> TASK INSTRUCTIONS
Repeat the lines from the line with "- $pmux 2 s4 | 1" to the line with "- $pmux 1 s3 | 1" in the listing below, keeping both end lines and adding nothing.

> EXCERPTED DATA
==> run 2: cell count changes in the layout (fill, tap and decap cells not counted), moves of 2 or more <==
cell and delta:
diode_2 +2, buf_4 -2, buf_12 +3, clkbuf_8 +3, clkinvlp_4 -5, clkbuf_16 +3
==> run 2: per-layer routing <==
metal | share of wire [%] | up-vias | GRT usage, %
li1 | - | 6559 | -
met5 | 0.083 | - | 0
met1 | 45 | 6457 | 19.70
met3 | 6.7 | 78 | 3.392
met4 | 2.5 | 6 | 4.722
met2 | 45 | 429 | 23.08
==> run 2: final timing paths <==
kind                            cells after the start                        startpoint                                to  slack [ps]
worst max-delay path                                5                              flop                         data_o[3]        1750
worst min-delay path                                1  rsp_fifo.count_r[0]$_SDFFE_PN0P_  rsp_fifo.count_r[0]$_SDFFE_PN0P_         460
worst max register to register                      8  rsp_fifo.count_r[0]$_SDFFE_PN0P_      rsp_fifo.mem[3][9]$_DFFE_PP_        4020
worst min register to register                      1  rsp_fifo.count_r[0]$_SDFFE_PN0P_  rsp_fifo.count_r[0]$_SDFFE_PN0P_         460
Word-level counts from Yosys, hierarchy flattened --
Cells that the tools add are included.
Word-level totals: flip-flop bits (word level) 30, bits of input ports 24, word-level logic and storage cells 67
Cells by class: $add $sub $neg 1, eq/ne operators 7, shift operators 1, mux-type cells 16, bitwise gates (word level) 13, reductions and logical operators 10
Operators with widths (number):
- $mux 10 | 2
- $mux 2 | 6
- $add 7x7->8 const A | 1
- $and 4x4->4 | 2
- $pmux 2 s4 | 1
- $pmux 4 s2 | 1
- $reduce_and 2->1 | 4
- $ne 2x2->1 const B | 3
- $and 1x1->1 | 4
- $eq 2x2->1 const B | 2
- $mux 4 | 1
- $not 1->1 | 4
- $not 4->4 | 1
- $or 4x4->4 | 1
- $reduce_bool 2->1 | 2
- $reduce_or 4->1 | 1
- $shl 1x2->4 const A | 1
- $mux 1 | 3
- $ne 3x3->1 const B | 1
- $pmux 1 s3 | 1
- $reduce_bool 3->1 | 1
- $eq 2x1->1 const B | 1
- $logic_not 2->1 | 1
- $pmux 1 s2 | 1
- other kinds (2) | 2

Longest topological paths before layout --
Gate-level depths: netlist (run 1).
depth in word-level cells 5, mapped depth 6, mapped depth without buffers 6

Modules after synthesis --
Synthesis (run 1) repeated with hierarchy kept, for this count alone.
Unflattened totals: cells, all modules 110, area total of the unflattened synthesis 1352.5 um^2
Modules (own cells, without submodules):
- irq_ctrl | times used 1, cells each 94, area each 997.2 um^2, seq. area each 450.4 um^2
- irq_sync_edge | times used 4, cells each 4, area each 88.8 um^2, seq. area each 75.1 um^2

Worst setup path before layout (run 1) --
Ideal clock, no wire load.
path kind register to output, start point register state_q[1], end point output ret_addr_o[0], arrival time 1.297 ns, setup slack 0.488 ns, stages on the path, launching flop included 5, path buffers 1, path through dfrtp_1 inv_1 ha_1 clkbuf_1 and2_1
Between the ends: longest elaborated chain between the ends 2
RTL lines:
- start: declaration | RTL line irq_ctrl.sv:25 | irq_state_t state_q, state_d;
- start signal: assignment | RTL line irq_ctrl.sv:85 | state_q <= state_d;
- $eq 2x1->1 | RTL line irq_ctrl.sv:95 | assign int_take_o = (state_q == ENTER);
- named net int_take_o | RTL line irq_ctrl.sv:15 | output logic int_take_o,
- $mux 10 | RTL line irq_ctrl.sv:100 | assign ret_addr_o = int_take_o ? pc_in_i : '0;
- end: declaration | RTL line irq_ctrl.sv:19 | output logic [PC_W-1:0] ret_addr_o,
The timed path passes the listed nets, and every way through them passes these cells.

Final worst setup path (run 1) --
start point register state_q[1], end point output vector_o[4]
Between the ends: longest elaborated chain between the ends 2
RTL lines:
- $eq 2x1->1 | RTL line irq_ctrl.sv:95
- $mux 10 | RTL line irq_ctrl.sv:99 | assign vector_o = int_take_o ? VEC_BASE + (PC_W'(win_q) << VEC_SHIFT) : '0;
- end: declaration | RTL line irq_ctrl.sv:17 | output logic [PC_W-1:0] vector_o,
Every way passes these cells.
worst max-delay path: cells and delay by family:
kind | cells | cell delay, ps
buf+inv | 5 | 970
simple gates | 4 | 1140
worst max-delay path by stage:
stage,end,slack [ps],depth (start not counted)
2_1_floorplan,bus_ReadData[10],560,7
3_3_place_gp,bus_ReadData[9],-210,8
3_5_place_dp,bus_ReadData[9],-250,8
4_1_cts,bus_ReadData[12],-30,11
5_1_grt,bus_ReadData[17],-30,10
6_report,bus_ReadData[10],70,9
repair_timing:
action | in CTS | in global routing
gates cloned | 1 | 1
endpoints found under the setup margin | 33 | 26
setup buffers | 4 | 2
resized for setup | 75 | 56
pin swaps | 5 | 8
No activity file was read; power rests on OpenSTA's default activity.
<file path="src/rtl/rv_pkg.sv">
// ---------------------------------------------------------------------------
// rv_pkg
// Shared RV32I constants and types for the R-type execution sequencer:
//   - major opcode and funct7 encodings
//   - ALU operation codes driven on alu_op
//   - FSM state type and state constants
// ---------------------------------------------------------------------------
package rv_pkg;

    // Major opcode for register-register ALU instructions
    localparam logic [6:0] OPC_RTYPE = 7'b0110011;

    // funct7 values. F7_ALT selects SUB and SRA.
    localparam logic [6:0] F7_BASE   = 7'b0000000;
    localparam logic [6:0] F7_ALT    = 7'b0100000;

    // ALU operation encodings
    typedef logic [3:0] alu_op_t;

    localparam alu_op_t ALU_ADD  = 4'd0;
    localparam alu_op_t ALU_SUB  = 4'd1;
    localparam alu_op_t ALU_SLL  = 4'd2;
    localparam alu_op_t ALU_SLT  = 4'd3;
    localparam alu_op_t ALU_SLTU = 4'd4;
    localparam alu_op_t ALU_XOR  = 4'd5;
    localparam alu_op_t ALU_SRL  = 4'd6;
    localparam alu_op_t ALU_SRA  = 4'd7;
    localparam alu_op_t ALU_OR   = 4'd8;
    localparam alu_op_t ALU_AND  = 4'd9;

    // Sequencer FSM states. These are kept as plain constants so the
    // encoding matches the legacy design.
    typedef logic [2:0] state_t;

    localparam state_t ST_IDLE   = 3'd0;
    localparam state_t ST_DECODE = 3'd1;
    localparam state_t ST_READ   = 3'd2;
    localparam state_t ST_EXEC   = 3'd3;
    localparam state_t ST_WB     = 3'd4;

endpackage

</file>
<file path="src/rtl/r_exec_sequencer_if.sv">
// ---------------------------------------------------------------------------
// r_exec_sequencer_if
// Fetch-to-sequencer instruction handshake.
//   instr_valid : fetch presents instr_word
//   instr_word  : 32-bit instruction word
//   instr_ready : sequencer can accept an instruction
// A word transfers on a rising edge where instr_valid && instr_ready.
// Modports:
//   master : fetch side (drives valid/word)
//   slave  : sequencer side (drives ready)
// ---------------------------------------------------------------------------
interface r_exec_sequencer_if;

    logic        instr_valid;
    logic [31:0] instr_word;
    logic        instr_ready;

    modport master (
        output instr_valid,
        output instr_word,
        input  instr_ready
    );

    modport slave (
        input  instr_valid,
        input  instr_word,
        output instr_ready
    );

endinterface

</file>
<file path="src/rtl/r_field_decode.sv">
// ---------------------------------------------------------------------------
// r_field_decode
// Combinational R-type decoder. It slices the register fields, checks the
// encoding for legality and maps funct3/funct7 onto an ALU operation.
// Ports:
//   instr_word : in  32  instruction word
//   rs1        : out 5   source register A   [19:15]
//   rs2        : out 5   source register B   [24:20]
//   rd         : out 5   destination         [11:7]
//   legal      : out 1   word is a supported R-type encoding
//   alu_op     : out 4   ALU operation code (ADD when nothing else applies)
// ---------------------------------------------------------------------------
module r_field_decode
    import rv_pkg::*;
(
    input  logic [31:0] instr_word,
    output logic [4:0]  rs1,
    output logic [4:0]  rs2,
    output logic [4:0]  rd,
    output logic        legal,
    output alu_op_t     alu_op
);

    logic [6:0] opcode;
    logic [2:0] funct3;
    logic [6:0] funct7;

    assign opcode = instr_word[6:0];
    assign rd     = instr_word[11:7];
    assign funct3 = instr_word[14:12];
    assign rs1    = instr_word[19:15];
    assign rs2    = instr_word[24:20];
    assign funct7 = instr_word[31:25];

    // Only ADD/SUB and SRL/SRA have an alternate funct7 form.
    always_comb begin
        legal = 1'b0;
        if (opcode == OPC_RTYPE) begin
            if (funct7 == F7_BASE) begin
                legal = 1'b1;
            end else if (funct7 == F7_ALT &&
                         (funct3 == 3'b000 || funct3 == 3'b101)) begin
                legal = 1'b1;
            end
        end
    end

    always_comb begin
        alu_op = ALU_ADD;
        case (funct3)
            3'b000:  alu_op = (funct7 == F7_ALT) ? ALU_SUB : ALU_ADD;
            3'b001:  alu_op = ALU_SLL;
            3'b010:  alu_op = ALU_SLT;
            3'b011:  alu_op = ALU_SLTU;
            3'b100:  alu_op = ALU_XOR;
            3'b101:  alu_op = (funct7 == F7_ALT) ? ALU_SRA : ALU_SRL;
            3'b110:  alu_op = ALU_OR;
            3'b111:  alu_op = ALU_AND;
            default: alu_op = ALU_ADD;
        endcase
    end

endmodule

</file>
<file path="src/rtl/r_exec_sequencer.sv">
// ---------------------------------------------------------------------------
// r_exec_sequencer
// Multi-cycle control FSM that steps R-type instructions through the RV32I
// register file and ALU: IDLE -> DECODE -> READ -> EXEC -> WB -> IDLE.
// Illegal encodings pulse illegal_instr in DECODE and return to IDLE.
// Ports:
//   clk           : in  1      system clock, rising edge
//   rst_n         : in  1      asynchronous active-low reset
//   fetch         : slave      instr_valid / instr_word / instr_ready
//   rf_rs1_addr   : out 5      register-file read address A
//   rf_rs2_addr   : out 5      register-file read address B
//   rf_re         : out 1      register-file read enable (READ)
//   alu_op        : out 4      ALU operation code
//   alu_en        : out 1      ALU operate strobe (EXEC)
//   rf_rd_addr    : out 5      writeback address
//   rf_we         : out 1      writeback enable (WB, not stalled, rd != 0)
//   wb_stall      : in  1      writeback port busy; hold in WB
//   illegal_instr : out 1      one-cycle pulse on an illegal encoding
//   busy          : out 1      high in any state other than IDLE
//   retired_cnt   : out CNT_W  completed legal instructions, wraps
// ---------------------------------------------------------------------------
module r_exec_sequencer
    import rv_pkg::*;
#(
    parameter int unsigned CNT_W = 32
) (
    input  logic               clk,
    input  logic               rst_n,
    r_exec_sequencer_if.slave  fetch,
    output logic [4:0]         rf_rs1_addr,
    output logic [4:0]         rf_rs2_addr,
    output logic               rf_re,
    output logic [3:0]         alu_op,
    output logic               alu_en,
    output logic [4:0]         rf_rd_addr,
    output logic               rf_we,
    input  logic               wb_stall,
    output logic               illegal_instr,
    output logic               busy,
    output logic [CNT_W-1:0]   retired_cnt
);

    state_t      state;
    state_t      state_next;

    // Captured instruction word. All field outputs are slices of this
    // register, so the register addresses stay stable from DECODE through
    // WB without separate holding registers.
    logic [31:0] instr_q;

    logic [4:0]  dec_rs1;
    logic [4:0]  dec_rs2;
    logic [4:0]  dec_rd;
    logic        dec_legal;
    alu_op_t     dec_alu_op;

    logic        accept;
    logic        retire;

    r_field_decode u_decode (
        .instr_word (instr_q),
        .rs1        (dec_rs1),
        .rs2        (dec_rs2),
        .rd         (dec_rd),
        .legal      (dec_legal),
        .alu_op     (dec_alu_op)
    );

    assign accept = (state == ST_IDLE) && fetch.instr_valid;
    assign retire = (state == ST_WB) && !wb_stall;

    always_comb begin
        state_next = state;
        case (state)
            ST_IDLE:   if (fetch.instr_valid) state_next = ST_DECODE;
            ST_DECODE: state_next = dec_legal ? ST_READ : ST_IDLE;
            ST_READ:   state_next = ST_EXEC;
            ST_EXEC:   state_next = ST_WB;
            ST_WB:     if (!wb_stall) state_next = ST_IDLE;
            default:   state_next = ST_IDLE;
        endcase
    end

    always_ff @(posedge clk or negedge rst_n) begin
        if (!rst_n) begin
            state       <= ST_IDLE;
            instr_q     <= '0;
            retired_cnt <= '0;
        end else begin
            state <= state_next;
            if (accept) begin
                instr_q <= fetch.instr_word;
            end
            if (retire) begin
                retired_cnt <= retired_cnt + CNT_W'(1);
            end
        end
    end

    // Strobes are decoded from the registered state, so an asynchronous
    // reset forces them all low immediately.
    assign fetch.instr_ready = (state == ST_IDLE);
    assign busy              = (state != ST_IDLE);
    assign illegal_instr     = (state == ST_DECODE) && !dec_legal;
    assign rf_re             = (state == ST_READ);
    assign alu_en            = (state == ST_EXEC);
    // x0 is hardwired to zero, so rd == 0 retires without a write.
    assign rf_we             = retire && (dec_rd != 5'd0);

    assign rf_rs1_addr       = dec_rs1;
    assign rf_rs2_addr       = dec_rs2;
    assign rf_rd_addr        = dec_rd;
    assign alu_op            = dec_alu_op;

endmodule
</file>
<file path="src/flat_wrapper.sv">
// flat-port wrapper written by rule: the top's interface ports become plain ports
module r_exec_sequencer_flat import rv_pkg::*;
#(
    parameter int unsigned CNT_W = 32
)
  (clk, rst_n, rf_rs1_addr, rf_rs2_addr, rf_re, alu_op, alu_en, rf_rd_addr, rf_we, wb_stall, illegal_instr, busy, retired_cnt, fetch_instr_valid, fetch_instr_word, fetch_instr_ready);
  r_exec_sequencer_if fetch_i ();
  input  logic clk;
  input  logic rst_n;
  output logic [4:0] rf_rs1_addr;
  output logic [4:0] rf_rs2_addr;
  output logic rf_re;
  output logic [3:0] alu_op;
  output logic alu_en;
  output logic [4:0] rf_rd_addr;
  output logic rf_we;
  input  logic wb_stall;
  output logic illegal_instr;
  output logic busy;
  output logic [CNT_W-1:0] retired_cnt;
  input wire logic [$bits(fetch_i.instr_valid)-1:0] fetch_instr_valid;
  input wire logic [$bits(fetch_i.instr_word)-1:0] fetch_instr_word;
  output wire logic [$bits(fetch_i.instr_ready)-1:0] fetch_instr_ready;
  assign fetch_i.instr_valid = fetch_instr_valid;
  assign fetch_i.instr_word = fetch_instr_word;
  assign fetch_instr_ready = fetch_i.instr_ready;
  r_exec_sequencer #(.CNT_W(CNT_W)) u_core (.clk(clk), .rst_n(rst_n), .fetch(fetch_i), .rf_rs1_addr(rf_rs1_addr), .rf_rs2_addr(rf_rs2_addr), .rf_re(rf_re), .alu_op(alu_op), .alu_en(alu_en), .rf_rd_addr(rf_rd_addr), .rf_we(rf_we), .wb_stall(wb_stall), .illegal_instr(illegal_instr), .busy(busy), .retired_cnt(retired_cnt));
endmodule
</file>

> TASK ANSWER
- $pmux 2 s4 | 1
- $pmux 4 s2 | 1
- $reduce_and 2->1 | 4
- $ne 2x2->1 const B | 3
- $and 1x1->1 | 4
- $eq 2x2->1 const B | 2
- $mux 4 | 1
- $not 1->1 | 4
- $not 4->4 | 1
- $or 4x4->4 | 1
- $reduce_bool 2->1 | 2
- $reduce_or 4->1 | 1
- $shl 1x2->4 const A | 1
- $mux 1 | 3
- $ne 3x3->1 const B | 1
- $pmux 1 s3 | 1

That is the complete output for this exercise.